Prescription Drug Action Moves to Senate Aging. The Senate Special Committee on Aging will hold two hearings next week on the rising cost of prescription drugs. On Wednesday, the hearing entitled The Complex Web of Prescription Drug Prices, Part I: Patients Struggling with Rising Costs, will feature patients. On Thursday, the hearing entitled The Complex Web of Prescription Drug Prices, Part II: Untangling the Web and Paths Forward, will feature academics. Committee Chair Susan Collins (R-ME) has previously expressed her support for the Administration’s proposal to eliminate Medicare rebates and interest in expanding that ban to the commercial market.
Ways and Means Takes Closer Look at Prescription Drugs. House Ways and Means Health Subcommittee Chairman Lloyd Doggett (D-TX) will lead a hearing next Wednesday entitled, “Promoting Competition to Lower Medicare Drug Prices.” The witnesses included academics and health advocacy organizations. Although the full Ways and Means Committee held a hearing last month on the rising cost of prescription drugs, we expect more specific legislative proposals to be discussed this time.
Gottlieb Hints at Variety of Policy Changes. US Food and Drug Administration (FDA) Commissioner Scott Gottlieb testified before the House Appropriations Committee about the agency’s upcoming agenda. A few highlights: (1) the FDA will bring a “safety signal tracker” for drugs from development to sale; (2) real world evidence efforts will including linking claims data on safety to patients’ electronic health records; (3) standardizing templates for submitting new drugs; (4) updating FDA guidance on conducting clinical trials on effectiveness; and (5) the FDA will hold a public meeting on the regulation of cannabidiol products in April.

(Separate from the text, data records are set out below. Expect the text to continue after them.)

[src/tmcs_pkg.sv]
// constants for the timer 0 mode, gate and clock-source block
// What this block does
// - timer 0 mode from mode register bits 1:0
// - modes 00/01/10: 13-bit, 16-bit, 8-bit reload
// - timer 1 mode 11 holds timer 1 stopped
// - gate set: count needs gate input and run
// - gate clear: count needs run only
// - timer source: core clock over 4 or 12
// - counter source: count pin falling edges
package tmcs_pkg;
    // ************************************************************
    // register offsets
    // ************************************************************
    localparam logic [3:0] TMCS_OFS_MODE  = 4'h0;
    localparam logic [3:0] TMCS_OFS_RUN   = 4'h1;
    localparam logic [3:0] TMCS_OFS_RATE  = 4'h2;
    localparam logic [3:0] TMCS_OFS_T0_LO = 4'h3;
    localparam logic [3:0] TMCS_OFS_T0_HI = 4'h4;
    localparam logic [3:0] TMCS_OFS_T1_LO = 4'h5;
    localparam logic [3:0] TMCS_OFS_T1_HI = 4'h6;
    // ************************************************************
    // field positions
    // ************************************************************
    localparam int TMCS_MODE_LOW_BIT  = 0;
    localparam int TMCS_MODE_HIGH_BIT = 1;
    localparam int TMCS_SRC_BIT       = 2;
    localparam int TMCS_GATE_BIT      = 3;
    localparam int TMCS_T1_MODE_LOW   = 4;
    localparam int TMCS_T1_MODE_HIGH  = 5;
    localparam int TMCS_RUN0_BIT      = 4;
    localparam int TMCS_RUN1_BIT      = 6;
    localparam int TMCS_RATE0_BIT     = 3;
    // ************************************************************
    // reset values, mode codes, divider counts
    // ************************************************************
    localparam logic [7:0] TMCS_RST_BYTE  = 8'h00;
    localparam logic [1:0] TMCS_MODE_13   = 2'h0;
    localparam logic [1:0] TMCS_MODE_16   = 2'h1;
    localparam logic [1:0] TMCS_MODE_8RL  = 2'h2;
    localparam logic [1:0] TMCS_MODE_STOP = 2'h3;
    localparam logic [3:0] TMCS_DIV_FAST  = 4'h4;
    localparam logic [3:0] TMCS_DIV_SLOW  = 4'hC;
endpackage : tmcs_pkg

[src/tmcs_tick_if.sv]
// signals between the pin/tick front end and the timer core
`timescale 1ns/100ps
interface tmcs_tick_if;
    logic rate_fast;
    logic core_tick;
    logic pin_fall;
    logic gate_level;
    modport front (input rate_fast, output core_tick, output pin_fall, output gate_level);
    modport core  (output rate_fast, input core_tick, input pin_fall, input gate_level);
endinterface : tmcs_tick_if

[src/tmcs_front.sv]
// pin synchronisers, count-pin edge detect and core clock prescaler
`timescale 1ns/100ps
module tmcs_front
    import tmcs_pkg::*;
(
    input  wire logic  i_core_clk,
    input  wire logic  i_rstn,
    input  wire logic  i_count_pin,
    input  wire logic  i_gate_pin,
    tmcs_tick_if.front tick
);
    logic [1:0] cnt_sync_reg, cnt_sync_next;
    logic [1:0] gate_sync_reg, gate_sync_next;
    logic       cnt_last_reg, cnt_last_next;
    logic [3:0] div_reg, div_next;
    logic [3:0] div_end;

    // ************************************************************
    // synchronisers and edge detect
    // ************************************************************
    always_comb begin
        cnt_sync_next  = {cnt_sync_reg[0], i_count_pin};
        gate_sync_next = {gate_sync_reg[0], i_gate_pin};
        cnt_last_next  = cnt_sync_reg[1];
    end

    // ************************************************************
    // prescaler
    // ************************************************************
    always_comb begin
        div_end = tick.rate_fast ? TMCS_DIV_FAST : TMCS_DIV_SLOW;
        // wrap also when the rate drops below the current count
        if (div_reg >= div_end - 4'h1) begin
            div_next = 4'h0;
        end else begin
            div_next = div_reg + 4'h1;
        end
    end

    always_ff @(posedge i_core_clk or negedge i_rstn) begin
        if (!i_rstn) begin
            cnt_sync_reg  <= 2'h0;
            gate_sync_reg <= 2'h0;
            cnt_last_reg  <= 1'b0;
            div_reg       <= 4'h0;
        end else begin
            cnt_sync_reg  <= cnt_sync_next;
            gate_sync_reg <= gate_sync_next;
            cnt_last_reg  <= cnt_last_next;
            div_reg       <= div_next;
        end
    end

    assign tick.core_tick  = (div_reg >= div_end - 4'h1);
    assign tick.pin_fall   = cnt_last_reg & ~cnt_sync_reg[1];
    assign tick.gate_level = gate_sync_reg[1];
endmodule : tmcs_front

[src/tmcs_timer.sv]
// timer 0 mode, gating and source select with timer 1 halt in mode 3
//
// The implementer's own choices: strobed register access and the placing of the registers.
`timescale 1ns/100ps
module tmcs_timer
    import tmcs_pkg::*;
(
    input  wire logic       i_core_clk,
    input  wire logic       i_rstn,
    input  wire logic [3:0] i_addr,
    input  wire logic [7:0] i_wdata,
    input  wire logic       i_wr,
    input  wire logic       i_rd,
    output logic      [7:0] o_rdata,
    input  wire logic       i_timer_zero_count_pin,
    input  wire logic       i_external_gate_input,
    output logic            o_timer_zero_overflow,
    output logic            o_timer_one_halted
);
    logic [7:0] mode_reg, mode_next;
    logic [7:0] run_reg, run_next;
    logic [7:0] rate_reg, rate_next;
    logic [7:0] t0_lo_reg, t0_lo_next;
    logic [7:0] t0_hi_reg, t0_hi_next;
    logic [7:0] t1_lo_reg, t1_lo_next;
    logic [7:0] t1_hi_reg, t1_hi_next;
    logic [7:0] rdata_reg, rdata_next;
    logic       ovf_reg, ovf_next;
    logic       halt_reg, halt_next;
    logic [1:0] t0_mode;
    logic       t0_enable;
    logic       t0_step;
    logic       t1_step;
    logic [13:0] sum13;
    logic [16:0] sum16;
    logic [8:0]  sum8;
    logic [16:0] sum1;

    tmcs_tick_if tick ();

    tmcs_front u_front (
        .i_core_clk  (i_core_clk),
        .i_rstn      (i_rstn),
        .i_count_pin (i_timer_zero_count_pin),
        .i_gate_pin  (i_external_gate_input),
        .tick        (tick)
    );

    function automatic logic wr_hit(input logic [3:0] ofs);
        wr_hit = i_wr && (i_addr == ofs);
    endfunction : wr_hit

    // ************************************************************
    // count qualification
    // ************************************************************
    always_comb begin
        tick.rate_fast = rate_reg[TMCS_RATE0_BIT];
        t0_mode   = {mode_reg[TMCS_MODE_HIGH_BIT], mode_reg[TMCS_MODE_LOW_BIT]};
        // gate clear ignores the gate pin entirely
        t0_enable = run_reg[TMCS_RUN0_BIT]
                    & (~mode_reg[TMCS_GATE_BIT] | tick.gate_level);
        t0_step   = t0_enable & (mode_reg[TMCS_SRC_BIT] ? tick.pin_fall
                                                        : tick.core_tick);
        halt_next = {mode_reg[TMCS_T1_MODE_HIGH], mode_reg[TMCS_T1_MODE_LOW]}
                    == TMCS_MODE_STOP;
        t1_step   = run_reg[TMCS_RUN1_BIT] & tick.core_tick & ~halt_next;
    end

    // ************************************************************
    // timer 0 counting
    // ************************************************************
    always_comb begin
        sum13      = {1'b0, t0_hi_reg, t0_lo_reg[4:0]} + 14'h0001;
        sum16      = {1'b0, t0_hi_reg, t0_lo_reg} + 17'h00001;
        sum8       = {1'b0, t0_lo_reg} + 9'h001;
        t0_lo_next = t0_lo_reg;
        t0_hi_next = t0_hi_reg;
        ovf_next   = 1'b0;
        if (t0_step) begin
            unique case (t0_mode)
                TMCS_MODE_13: begin
                    // upper three prescaler bits are left as software wrote them
                    t0_lo_next = {t0_lo_reg[7:5], sum13[4:0]};
                    t0_hi_next = sum13[12:5];
                    ovf_next   = sum13[13];
                end
                TMCS_MODE_16: begin
                    t0_lo_next = sum16[7:0];
                    t0_hi_next = sum16[15:8];
                    ovf_next   = sum16[16];
                end
                TMCS_MODE_8RL: begin
                    t0_lo_next = sum8[8] ? t0_hi_reg : sum8[7:0];
                    ovf_next   = sum8[8];
                end
                TMCS_MODE_STOP: begin
                    // mode 3 of timer 0 is kept as a plain 8-bit wrap
                    t0_lo_next = sum8[7:0];
                    ovf_next   = sum8[8];
                end
            endcase
        end
        // a software write takes precedence over a count step
        if (wr_hit(TMCS_OFS_T0_LO)) begin
            t0_lo_next = i_wdata;
        end
        if (wr_hit(TMCS_OFS_T0_HI)) begin
            t0_hi_next = i_wdata;
        end
    end

    // ************************************************************
    // timer 1 count, only to show the mode 3 halt
    // ************************************************************
    always_comb begin
        sum1       = {1'b0, t1_hi_reg, t1_lo_reg} + 17'h00001;
        t1_lo_next = t1_step ? sum1[7:0] : t1_lo_reg;
        t1_hi_next = t1_step ? sum1[15:8] : t1_hi_reg;
        if (wr_hit(TMCS_OFS_T1_LO)) begin
            t1_lo_next = i_wdata;
        end
        if (wr_hit(TMCS_OFS_T1_HI)) begin
            t1_hi_next = i_wdata;
        end
    end

    // ************************************************************
    // register port
    // ************************************************************
    always_comb begin
        mode_next  = wr_hit(TMCS_OFS_MODE) ? i_wdata : mode_reg;
        run_next   = wr_hit(TMCS_OFS_RUN) ? i_wdata : run_reg;
        rate_next  = wr_hit(TMCS_OFS_RATE) ? i_wdata : rate_reg;
        rdata_next = 8'h00;
        if (i_rd) begin
            unique case (i_addr)
                TMCS_OFS_MODE:  rdata_next = mode_reg;
                TMCS_OFS_RUN:   rdata_next = run_reg;
                TMCS_OFS_RATE:  rdata_next = rate_reg;
                TMCS_OFS_T0_LO: rdata_next = t0_lo_reg;
                TMCS_OFS_T0_HI: rdata_next = t0_hi_reg;
                TMCS_OFS_T1_LO: rdata_next = t1_lo_reg;
                TMCS_OFS_T1_HI: rdata_next = t1_hi_reg;
                default:        rdata_next = 8'h00;
            endcase
        end
    end

    always_ff @(posedge i_core_clk or negedge i_rstn) begin
        if (!i_rstn) begin
            mode_reg  <= TMCS_RST_BYTE;
            run_reg   <= TMCS_RST_BYTE;
            rate_reg  <= TMCS_RST_BYTE;
            t0_lo_reg <= TMCS_RST_BYTE;
            t0_hi_reg <= TMCS_RST_BYTE;
            t1_lo_reg <= TMCS_RST_BYTE;
            t1_hi_reg <= TMCS_RST_BYTE;
            rdata_reg <= TMCS_RST_BYTE;
            ovf_reg   <= 1'b0;
            halt_reg  <= 1'b0;
        end else begin
            mode_reg  <= mode_next;
            run_reg   <= run_next;
            rate_reg  <= rate_next;
            t0_lo_reg <= t0_lo_next;
            t0_hi_reg <= t0_hi_next;
            t1_lo_reg <= t1_lo_next;
            t1_hi_reg <= t1_hi_next;
            rdata_reg <= rdata_next;
            ovf_reg   <= ovf_next;
            halt_reg  <= halt_next;
        end
    end

    assign o_rdata               = rdata_reg;
    assign o_timer_zero_overflow = ovf_reg;
    assign o_timer_one_halted    = halt_reg;
endmodule : tmcs_timer

[config.mk]
export PLATFORM = sky130hd
export DESIGN_NAME = tmcs_timer
export DESIGN_NICKNAME = d
export VERILOG_FILES = /design/src/tmcs_pkg.sv /design/src/tmcs_tick_if.sv /design/src/tmcs_front.sv /design/src/tmcs_timer.sv
export SDC_FILE = /design/constraint.sdc
export NUM_CORES = 1
export LEC_CHECK = 0
export BUFFER_PORTS_ARGS = -buffer_cell sky130_fd_sc_hd__buf_4
export CORE_ASPECT_RATIO = 0.8
export CORE_MARGIN = 4
export CORE_UTILIZATION = 30
export CTS_CLUSTER_DIAMETER = 60
export DETAILED_ROUTE_END_ITERATION = 10
export GPL_ROUTABILITY_DRIVEN = 0
export PLACE_DENSITY_LB_ADDON = 0.12
export SYNTH_ARGS = -nofsm -noshare
export SYNTH_HDL_FRONTEND = slang
export SYNTH_SLANG_ARGS = --single-unit
export TNS_END_PERCENT = 5
[constraint.sdc]
create_clock -name i_core_clk -period 5.33 [get_ports i_core_clk]
set_clock_uncertainty 0.1 [all_clocks]
set_input_delay 0.533 -clock i_core_clk [delete_from_list [all_inputs] [get_ports i_core_clk]]
set_output_delay 0.533 -clock i_core_clk [all_outputs]
set_load 0.005 [all_outputs]
# --- Word level (Yosys, flattened, before mapping) ---
# Cells that the tools add are included.
word_totals:
  regBits: 75
  latchBits: 0
  ram_bits: 0
  romBits: 0
  wordCells: 77
  memories: 0
op_classes:
  addsub: 6
  multipliers: 0
  div: 0
  magnitude_cmp: 1
  eq_ne: 11
  shifts: 0
  n_mux: 18
  bitwise_logic: 9
  n_reduce_logical: 17
ops:
  columns: ["cell", "n"]
  rows:
  - ["$mux W8", 10]
  - ["$pmux W8 S7", 1]
  - ["$pmux W8 S4", 1]
  - ["$add A16 B1 Y17 const B", 1]
  - ["$add A16 B1 Y16 const B", 1]
  - ["$pmux W8 S2", 1]
  - ["$add A13 B1 Y14 const B", 1]
  - ["$eq A4 B3 Y1 const B", 3]
  - ["$add A8 B1 Y9 const B", 1]
  - ["$eq A4 B2 Y1 const B", 2]
  - ["$mux W4", 2]
  - ["$reduce_bool A2 Y1", 4]
  - ["$logic_and A1 B1 Y1", 7]
  - ["$eq A2 B2 Y1 const B", 3]
  - ["$and A1 B1 Y1", 5]
  - ["$add A4 B1 Y4 const B", 1]
  - ["$eq A4 B1 Y1 const B", 1]
  - ["$ge A4 B4 Y1", 1]
  - ["$logic_not A4 Y1", 1]
  - ["$reduce_and A2 Y1", 2]
  - ["$sub A4 B1 Y4 const B", 1]
  - ["$not A1 Y1", 3]
  - ["$pmux W1 S3", 1]
  - ["$reduce_bool A3 Y1", 1]
  - ["6 further kinds", 7]

# --- Longest topological paths before layout ---
# Gate-level depths: netlist of the first run.
depth:
  word_depth: 7
  depth_mapped: 8
  depth_no_buf: 6

# --- By module ---
# A second synthesis of the first run with hierarchy kept.
unflattened:
  hier_cells: 415
  hier_area_um2: 4141.5
by_module_without_submodules:
  columns: ["module", "n_inst", "cells_each", "area_per_inst_um2"]
  rows:
  - ["tmcs_timer", 1, 393, 3802.4]
  - ["tmcs_front", 1, 22, 339.1]

# --- Least setup slack after synthesis of the first run ---
# Ideal clock, no wire load.
synth_path:
  path_kind: "input to register"
  start: "input i_addr[0]"
  end: "register t1_hi_reg[5]"
  setup_ps: 124
  arrival_ps: 1984
  required_time_ps: 5106
  setup_slack_ps: 3122
  cell_stages: 5
  path_buffers: 1
  path_cell_list: "clkbuf_1 -> nor4bb_1 -> nand2_1 -> and4b_1 -> a211o_1"
synth_via:
  elab_chain_cells: 3
  word_cells_on_any_way: 4
  cone_classes: "1 x eq/ne; 1 x mux; 2 x reduce/logical"
synth_rtl:
  columns: ["element", "line_no", "source"]
  rows:
  - ["start: declaration", "tmcs_timer.sv:10", "input wire logic [3:0] i_addr,"]
  - ["$eq A4 B3 Y1 *", "tmcs_timer.sv:50", "wr_hit = i_wr && (i_addr == ofs);"]
  - ["$logic_and A1 B1 Y1 *", "tmcs_timer.sv:50", null]
  - ["$mux W8 or $reduce_bool A2 Y1 (tied branches)", null, null]
  - ["end signal: assignment", "tmcs_timer.sv:168", "t1_hi_reg <= t1_hi_next;"]
  - ["end: declaration", "tmcs_timer.sv:26", "logic [7:0] t1_hi_reg, t1_hi_next;"]
# Mark *: on every way between the ends. The rest lies on a longest branch, timed or not.
# A chain may end at the register's enable or synchronous reset.

# --- Worst setup path after layout of the first run ---
# Same ends and word-level chain as after synthesis.

==> impl_metrics.ini, run 1 <==
[critical_path]
r2r_start = rate_reg[3]
path_cells = buf_4 -> nor4bb_1 -> nand2_1 -> and4b_1 -> a211o_1
cp_data_required_time_ns = 5.45
critical-path-max-stage-delay_ns = 0.85
worstSetupEndpointType = flip-flop
r2r_end = t1_hi_reg[5]
worstPathArrival_ns = 2.65
r2r_setup_slack_ns = 2.89
start_kind = input port
cp_num_buf_inv = 1
crit_slowest_cell = nor4bb_1
worst_r2r_path_depth = 6
path_class = input port to flip-flop
crit_fanout = 27
cp_top_family = simple AND/OR/NAND/NOR gates

[timing]
hold_violations = 0
final.min_clock_period_ns = 2.52
fin_crit_sh = 0.474
drv_slew = 0
setup_viol = 0
worstMarginPinSlew_ns = 0.992
slew_headroom = 0.339
fmax_mhz = 396
finalSetupTns_ns = 0
rsz0062_at_grt = no

[route]
drc = 0
drt-pass1-iter-count = 5
first_iter_violations = 255
totalWireLength_um = 11800
vias = 3254
wire_per_inst_um = 19.3
ant_nets = 0
vias_per_cell = 5.33

[worst_hold_path]
holdPathStages = 1
hold_start = i_timer_zero_count_pin
hold_end = u_front.cnt_sync_reg[0]
hold_path_class = input port to flip-flop

[pwr]
fin_total_pwr_w = 0.00212
peakVddDrop_v = 0.000183
p_leak_nw = 1.92
clkPwrFrac = 0.289
p_seq_frac = 0.452
p_int_w = 0.00138
power.density_mw_per_mm2 = 454
p_sw_frac = 0.352
p_switching_w = 0.000748
power.share.combinational = 0.259

[clock_tree]
postCtsHoldBufs = 0
cts_root_buf = clkbuf_16
cts_setup_buffers = 0
cts_buffer_depth = 2
cts_tree = built
numCtsBuffers = 9
clock_latency_ns = 0.34
cts_resized = 0
clkSinkCount = 75
h-tree-depth = 3
clkTransAtPathRegs_ns = 0.05

[floorplan]
die_h_um = 112
die_area_mm2 = 0.0154
dieWidth_um = 138
core_mm2 = 0.0130
row_count = 37
pin_count = 28
start_util = 0.311

[finish]
final_area_mm2 = 0.00468
nets = 454
syn2layout_area_growth_pct = 15.7
num-fill-cells = 1309
drive_above_1_share = 0.170
diodes = 0
fin_cells = 611

[synth]
synth_area_mm2 = 0.00405
syn_area_per_cell_um2 = 9.80
ys_ff_latch = 75
synthDistinctLibCells = 54
synth_edf_count = 0
synthCells = 413
synth_nets = 435
ys_seq_area_frac = 0.464
synth_ff_type = dfrtp_1
async_reset_ff_frac = 1.00
yosysWarnings = 0

[global_route]
grt_pass1_vias = 3325
overflow = 0
grt_pass1_wl_um = 19100
track_usage = 0.164
antenna_found_initial = 0
grt_max_degree = 76

[place]
place_area_mm2 = 0.00439
dp.cells = 596
hpwlAfterDp_um = 8320
port_buffers = 27

[run_status]
status = complete, no violations

[flow_run]
drv_cap = 0
## per-stage QoR
stage | util | setup slack, ns | hold WS, ns
finish | 0.360 | 2.81 | 0.198
global route | 0.360 | 2.58 | 0.182
CTS | 0.360 | 2.85 | 0.185
detailed placement | 0.337 | 2.50 | 0.237
global placement | 0.337 | 2.61 | 0.232
floorplan | - | 3.12 | 0.137
## cell usage in the layout (no fill, tap or decap), drive strengths merged, types with 7 or more instances in the layout
master / count
nand3: 15
o21ai: 17
nand2: 34
nor3: 16
clkbuf: 13
mux2: 30
nor2: 42
dfrtp: 75
nor2b: 7
buf: 27
a21oi: 28
a22oi: 7
xnor2: 15
a31oi: 9
inv: 9
## how the worst max path moves through the flow
| stage | cells after the start | to | start |
|---|---|---|---|
| after floorplan | 5 | t1_hi_reg[5] | i_addr[0] |
| after global placement | 5 | t1_hi_reg[5] | i_addr[0] |
| after detailed placement | 5 | t1_hi_reg[5] | i_addr[0] |
| after CTS | 5 | t1_hi_reg[5] | i_addr[0] |
| after global routing | 5 | t1_hi_reg[5] | i_addr[0] |
| final | 5 | t1_hi_reg[5] | i_addr[0] |
## layout make-up
type	instances	area (um^2)	area share
multi-input combinational	310	2050	0.439
tap	175	219	0.0468
inverter	9	33.8	0.00722
clock inverter	2	35.0	0.00748
sequential	75	1880	0.401
timing repair buffer	27	203	0.0433
clock buffer	13	260	0.0556
## routing by layer
| layer | vias to the layer above | track usage | wire [um] |
|---|---|---|---|
| li1 | 1557 | - | - |
| met1 | 1614 | 0.242 | 6000 |
| met2 | 66 | 0.231 | 5020 |
| met3 | 17 | 0.0429 | 516 |
| met4 | 0 | 0.0546 | 241 |
| met5 | - | 0 | 0 |
## power by group through the flow
stage / Combinational (W) / Sequential [W] / Clock, W
2_1_floorplan: 0.000445 / 0.000861 / 0
3_3_place_gp: 0.000540 / 0.000968 / 0
3_5_place_dp: 0.000551 / 0.000966 / 0
4_1_cts: 0.000555 / 0.000959 / 0.000631
5_1_grt: 0.000626 / 0.000986 / 0.000656
6_report: 0.000549 / 0.000960 / 0.000614
## Yosys cell counts (9+ instances only)
library cell / n / area, um^2
a21oi_1: 28 / 140
clkbuf_1: 12 / 45.0
nor3_1: 15 / 75.1
xnor2_1: 15 / 131
inv_1: 9 / 33.8
mux2_2: 30 / 338
dfrtp_1: 75 / 1880
a31oi_1: 9 / 56.3
nor2_1: 42 / 158
o21ai_0: 17 / 85.1
nand2_1: 34 / 128
nand3_1: 15 / 75.1
## cell families (layout without fill, tap and decap cells)
kind of cell    after synthesis  count (layout)  synth area share
simple gates                153             153             0.189
fa+ha+maj                     4               4            0.0124
buf+inv                      28              51            0.0288
flops                        75              75             0.464
xor+xnor                     21              21            0.0455
mux                          35              35            0.0989
compound gates               97              97             0.161
(Power assumes the default switching activity.)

Next Week’s Dose: The drug pricing discussion continues next week with four committee hearings. We will be watching for lawmakers to say anything stakeholders don’t already know. The Senate Finance Committee shifts its attention to oversight of nursing homes. Will members be focused on anecdotal issues or systemic issues? The answer is a signal for potential legislative action.